Count every line below that contains "Power", then give that count and nothing else.

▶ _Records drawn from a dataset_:
[Start of section]

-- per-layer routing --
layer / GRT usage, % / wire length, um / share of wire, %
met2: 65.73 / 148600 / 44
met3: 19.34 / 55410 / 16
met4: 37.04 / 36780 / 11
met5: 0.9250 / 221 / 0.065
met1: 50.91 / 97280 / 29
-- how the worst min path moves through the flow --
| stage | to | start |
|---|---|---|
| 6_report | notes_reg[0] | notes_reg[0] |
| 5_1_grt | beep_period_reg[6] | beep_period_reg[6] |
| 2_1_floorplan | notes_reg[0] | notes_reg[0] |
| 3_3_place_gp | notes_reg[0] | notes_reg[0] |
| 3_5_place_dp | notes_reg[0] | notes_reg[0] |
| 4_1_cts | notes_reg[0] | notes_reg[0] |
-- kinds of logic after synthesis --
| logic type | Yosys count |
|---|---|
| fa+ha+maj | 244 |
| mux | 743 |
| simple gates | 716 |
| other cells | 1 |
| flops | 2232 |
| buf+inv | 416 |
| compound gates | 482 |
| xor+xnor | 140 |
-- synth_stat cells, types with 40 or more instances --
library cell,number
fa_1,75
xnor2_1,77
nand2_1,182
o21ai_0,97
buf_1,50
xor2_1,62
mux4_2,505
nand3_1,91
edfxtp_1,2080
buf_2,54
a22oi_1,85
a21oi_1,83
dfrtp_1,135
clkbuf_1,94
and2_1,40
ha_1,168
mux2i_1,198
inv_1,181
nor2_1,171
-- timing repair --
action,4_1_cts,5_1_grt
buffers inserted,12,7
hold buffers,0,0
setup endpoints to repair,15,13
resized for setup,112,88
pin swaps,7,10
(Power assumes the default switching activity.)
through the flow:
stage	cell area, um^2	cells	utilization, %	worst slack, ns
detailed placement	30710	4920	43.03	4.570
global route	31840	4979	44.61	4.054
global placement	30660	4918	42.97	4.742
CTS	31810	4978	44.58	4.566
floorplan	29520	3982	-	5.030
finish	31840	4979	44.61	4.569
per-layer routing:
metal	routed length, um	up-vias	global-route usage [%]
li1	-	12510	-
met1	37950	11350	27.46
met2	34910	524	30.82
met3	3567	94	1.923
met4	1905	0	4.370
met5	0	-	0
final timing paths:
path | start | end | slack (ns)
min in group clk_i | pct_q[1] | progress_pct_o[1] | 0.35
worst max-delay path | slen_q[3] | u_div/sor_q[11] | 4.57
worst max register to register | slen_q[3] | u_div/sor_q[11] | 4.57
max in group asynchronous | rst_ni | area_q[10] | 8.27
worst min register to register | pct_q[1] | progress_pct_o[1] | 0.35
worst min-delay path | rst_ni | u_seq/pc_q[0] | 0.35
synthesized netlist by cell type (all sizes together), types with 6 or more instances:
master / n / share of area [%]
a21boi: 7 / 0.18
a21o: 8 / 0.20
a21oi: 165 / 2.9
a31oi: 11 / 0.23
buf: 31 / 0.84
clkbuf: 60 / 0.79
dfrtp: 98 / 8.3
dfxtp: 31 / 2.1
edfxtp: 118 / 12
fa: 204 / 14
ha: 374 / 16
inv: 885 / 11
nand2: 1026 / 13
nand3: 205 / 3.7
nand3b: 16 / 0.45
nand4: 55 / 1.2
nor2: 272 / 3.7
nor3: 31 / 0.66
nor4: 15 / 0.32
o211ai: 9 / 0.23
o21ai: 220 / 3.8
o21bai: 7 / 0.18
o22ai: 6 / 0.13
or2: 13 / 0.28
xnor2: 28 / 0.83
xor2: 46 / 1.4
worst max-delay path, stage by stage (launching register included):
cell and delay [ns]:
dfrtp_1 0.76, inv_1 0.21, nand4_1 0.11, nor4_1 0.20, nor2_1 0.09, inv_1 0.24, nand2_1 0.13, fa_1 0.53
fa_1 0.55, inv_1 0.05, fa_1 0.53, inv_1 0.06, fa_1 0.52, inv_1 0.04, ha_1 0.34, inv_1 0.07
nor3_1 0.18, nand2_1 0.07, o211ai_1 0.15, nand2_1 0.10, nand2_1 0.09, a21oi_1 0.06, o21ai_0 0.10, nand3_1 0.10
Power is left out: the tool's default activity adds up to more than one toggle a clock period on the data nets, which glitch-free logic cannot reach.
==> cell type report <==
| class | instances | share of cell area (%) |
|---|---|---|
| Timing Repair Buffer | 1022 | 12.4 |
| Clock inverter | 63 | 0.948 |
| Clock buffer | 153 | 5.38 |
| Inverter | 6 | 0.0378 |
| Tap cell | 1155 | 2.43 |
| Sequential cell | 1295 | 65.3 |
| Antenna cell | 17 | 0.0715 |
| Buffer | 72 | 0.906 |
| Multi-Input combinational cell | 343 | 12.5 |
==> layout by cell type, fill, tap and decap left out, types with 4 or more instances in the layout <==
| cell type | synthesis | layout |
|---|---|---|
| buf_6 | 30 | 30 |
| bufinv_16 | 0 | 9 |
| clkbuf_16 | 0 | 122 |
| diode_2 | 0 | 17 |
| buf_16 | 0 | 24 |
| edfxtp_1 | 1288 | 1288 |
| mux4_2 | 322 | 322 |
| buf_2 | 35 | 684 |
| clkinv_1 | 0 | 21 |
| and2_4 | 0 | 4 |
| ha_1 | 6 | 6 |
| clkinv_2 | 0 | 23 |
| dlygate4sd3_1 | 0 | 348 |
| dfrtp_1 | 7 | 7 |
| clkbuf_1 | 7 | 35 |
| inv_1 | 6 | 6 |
### config.mk
export PLATFORM = sky130hd
export DESIGN_NAME = key_value_table_insert_lookup
export DESIGN_NICKNAME = d
export VERILOG_FILES = /design/src/rtl/kvt_pkg.sv /design/src/rtl/key_value_table_insert_lookup.sv /design/src/rtl/kvt_mem.sv /design/src/rtl/kvt_scan.sv
export SDC_FILE = /design/constraint.sdc
export NUM_CORES = 2
export LEC_CHECK = 0
export BUFFER_PORTS_ARGS = -buffer_cell sky130_fd_sc_hd__buf_4
export CAP_MARGIN = 20
export CELL_PAD_IN_SITES_DETAIL_PLACEMENT = 0
export CELL_PAD_IN_SITES_GLOBAL_PLACEMENT = 1
export CORE_ASPECT_RATIO = 0.6
export CORE_UTILIZATION = 56
export DETAILED_ROUTE_END_ITERATION = 8
export MAX_ROUTING_LAYER = met4
export PLACE_DENSITY_LB_ADDON = 0.1
export SLEW_MARGIN = 30
export SYNTH_ARGS = -nofsm -noshare
export SYNTH_HDL_FRONTEND = slang
export SYNTH_SLANG_ARGS = --single-unit
### constraint.sdc
create_clock -name clk -period 10.7 [get_ports clk]
set_clock_uncertainty 0.05 [all_clocks]
set_input_delay 2.14 -clock clk [delete_from_list [all_inputs] [get_ports clk]]
set_output_delay 2.14 -clock clk [all_outputs]
set_load 0.01 [all_outputs]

[End of section]

▶ _OUTPUT_: 2